(Data extracted from a collection)

********

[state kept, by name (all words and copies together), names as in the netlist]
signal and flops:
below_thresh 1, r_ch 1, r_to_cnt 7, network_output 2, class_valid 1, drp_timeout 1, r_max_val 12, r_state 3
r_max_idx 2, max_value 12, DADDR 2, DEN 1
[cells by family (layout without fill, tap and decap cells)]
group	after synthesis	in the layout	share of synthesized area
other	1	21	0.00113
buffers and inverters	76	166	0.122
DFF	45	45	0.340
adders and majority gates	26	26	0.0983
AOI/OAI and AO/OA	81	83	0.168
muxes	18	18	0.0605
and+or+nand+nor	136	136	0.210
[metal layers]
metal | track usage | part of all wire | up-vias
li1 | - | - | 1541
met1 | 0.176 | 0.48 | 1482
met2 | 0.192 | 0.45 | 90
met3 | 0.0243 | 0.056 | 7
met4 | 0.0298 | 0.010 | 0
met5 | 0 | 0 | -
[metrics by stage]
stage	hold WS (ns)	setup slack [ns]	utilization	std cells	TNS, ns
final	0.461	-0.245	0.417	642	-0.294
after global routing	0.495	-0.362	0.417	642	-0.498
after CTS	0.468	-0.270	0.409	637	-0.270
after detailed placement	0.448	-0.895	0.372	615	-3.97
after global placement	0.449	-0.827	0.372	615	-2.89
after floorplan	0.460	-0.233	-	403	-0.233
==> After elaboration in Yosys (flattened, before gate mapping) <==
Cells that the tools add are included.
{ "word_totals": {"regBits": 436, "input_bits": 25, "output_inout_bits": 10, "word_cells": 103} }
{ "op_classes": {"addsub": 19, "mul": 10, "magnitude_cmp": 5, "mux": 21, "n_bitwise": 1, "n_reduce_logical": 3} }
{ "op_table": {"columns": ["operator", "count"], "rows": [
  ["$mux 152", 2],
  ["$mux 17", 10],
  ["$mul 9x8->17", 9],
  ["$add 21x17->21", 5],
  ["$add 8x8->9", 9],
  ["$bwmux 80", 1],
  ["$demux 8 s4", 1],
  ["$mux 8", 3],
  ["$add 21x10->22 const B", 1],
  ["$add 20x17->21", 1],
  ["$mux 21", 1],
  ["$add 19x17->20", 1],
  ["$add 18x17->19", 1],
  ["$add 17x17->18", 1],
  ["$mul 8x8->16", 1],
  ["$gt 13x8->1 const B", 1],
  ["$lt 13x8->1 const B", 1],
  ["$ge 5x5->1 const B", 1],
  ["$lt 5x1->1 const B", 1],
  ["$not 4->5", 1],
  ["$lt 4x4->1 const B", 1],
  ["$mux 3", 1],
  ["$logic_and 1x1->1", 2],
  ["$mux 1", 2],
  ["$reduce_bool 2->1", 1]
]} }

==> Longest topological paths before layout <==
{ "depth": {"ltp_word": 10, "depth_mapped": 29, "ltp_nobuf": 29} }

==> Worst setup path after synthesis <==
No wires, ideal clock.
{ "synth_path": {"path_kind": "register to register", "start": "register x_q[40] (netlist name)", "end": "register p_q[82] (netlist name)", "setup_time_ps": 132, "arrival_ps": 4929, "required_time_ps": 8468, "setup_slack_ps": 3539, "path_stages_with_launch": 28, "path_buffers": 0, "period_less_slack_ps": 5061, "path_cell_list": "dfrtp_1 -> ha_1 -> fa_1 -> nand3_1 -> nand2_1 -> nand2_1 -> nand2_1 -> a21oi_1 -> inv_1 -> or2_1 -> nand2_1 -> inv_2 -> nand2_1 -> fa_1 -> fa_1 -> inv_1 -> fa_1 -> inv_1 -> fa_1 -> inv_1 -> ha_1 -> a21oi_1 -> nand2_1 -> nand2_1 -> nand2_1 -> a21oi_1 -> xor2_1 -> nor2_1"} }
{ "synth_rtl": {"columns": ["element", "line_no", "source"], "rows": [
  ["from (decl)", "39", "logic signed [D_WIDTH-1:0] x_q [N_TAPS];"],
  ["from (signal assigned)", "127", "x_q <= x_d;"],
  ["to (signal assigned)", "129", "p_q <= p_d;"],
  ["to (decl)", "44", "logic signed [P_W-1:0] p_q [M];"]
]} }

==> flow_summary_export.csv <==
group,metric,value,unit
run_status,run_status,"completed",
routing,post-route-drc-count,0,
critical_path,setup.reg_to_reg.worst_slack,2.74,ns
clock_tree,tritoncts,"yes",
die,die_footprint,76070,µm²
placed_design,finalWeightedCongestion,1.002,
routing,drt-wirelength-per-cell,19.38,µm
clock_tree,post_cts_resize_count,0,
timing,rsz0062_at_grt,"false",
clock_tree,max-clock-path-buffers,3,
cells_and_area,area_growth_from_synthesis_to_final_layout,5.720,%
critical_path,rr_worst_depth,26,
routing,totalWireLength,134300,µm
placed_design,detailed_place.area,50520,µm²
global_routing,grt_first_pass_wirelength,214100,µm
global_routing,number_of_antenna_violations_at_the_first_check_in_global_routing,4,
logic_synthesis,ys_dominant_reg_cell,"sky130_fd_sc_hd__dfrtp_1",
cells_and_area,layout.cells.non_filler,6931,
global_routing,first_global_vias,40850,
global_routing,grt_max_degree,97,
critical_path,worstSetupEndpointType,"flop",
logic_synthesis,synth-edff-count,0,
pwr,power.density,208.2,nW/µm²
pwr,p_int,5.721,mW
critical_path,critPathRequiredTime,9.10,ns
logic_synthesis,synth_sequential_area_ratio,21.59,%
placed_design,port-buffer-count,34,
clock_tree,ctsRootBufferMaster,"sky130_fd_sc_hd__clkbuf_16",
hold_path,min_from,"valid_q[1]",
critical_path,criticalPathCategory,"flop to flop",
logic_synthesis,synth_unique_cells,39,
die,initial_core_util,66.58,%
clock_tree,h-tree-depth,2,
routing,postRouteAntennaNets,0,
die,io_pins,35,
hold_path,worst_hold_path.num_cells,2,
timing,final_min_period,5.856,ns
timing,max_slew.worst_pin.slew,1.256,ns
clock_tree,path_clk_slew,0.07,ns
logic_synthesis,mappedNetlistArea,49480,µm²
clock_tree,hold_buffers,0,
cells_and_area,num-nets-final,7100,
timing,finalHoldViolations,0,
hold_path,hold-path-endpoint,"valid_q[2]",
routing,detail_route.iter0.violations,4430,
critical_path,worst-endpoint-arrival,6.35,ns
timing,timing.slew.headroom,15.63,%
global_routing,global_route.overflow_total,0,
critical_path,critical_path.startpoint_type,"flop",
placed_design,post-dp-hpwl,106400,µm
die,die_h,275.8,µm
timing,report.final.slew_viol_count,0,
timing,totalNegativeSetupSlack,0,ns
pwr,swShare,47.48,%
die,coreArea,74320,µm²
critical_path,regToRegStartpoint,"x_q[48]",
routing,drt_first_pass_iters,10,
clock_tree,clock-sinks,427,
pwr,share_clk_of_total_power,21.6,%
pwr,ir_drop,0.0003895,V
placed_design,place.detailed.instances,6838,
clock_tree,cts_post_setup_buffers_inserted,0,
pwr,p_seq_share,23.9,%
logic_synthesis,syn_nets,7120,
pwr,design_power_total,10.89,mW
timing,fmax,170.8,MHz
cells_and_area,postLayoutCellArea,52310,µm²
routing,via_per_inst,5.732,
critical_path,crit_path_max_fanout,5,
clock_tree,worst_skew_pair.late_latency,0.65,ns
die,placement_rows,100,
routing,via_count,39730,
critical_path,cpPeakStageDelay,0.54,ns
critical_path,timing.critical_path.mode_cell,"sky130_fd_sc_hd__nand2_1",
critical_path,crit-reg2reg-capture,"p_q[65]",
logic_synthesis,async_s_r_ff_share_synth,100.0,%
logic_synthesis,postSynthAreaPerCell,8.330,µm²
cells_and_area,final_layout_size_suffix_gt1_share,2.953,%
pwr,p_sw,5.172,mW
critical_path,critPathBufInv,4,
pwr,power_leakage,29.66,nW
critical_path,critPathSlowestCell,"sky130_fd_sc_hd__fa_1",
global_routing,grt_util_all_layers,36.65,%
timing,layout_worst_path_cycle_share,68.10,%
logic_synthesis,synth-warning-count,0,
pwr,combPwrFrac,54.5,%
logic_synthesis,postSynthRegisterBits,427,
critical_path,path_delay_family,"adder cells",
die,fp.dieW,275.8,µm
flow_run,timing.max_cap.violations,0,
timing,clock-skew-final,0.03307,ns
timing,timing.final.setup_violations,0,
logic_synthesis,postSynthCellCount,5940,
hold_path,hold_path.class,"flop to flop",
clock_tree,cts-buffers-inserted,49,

********

- **Prompt**
When you reach the line with "die,die_h,275.8,µm" in the records above, start writing out lines exactly, and stop once the line with "pwr,power_leakage,29.66,nW" has been written; include nothing else.

- **Solution to the problem**
die,die_h,275.8,µm
timing,report.final.slew_viol_count,0,
timing,totalNegativeSetupSlack,0,ns
pwr,swShare,47.48,%
die,coreArea,74320,µm²
critical_path,regToRegStartpoint,"x_q[48]",
routing,drt_first_pass_iters,10,
clock_tree,clock-sinks,427,
pwr,share_clk_of_total_power,21.6,%
pwr,ir_drop,0.0003895,V
placed_design,place.detailed.instances,6838,
clock_tree,cts_post_setup_buffers_inserted,0,
pwr,p_seq_share,23.9,%
logic_synthesis,syn_nets,7120,
pwr,design_power_total,10.89,mW
timing,fmax,170.8,MHz
cells_and_area,postLayoutCellArea,52310,µm²
routing,via_per_inst,5.732,
critical_path,crit_path_max_fanout,5,
clock_tree,worst_skew_pair.late_latency,0.65,ns
die,placement_rows,100,
routing,via_count,39730,
critical_path,cpPeakStageDelay,0.54,ns
critical_path,timing.critical_path.mode_cell,"sky130_fd_sc_hd__nand2_1",
critical_path,crit-reg2reg-capture,"p_q[65]",
logic_synthesis,async_s_r_ff_share_synth,100.0,%
logic_synthesis,postSynthAreaPerCell,8.330,µm²
cells_and_area,final_layout_size_suffix_gt1_share,2.953,%
pwr,p_sw,5.172,mW
critical_path,critPathBufInv,4,
pwr,power_leakage,29.66,nW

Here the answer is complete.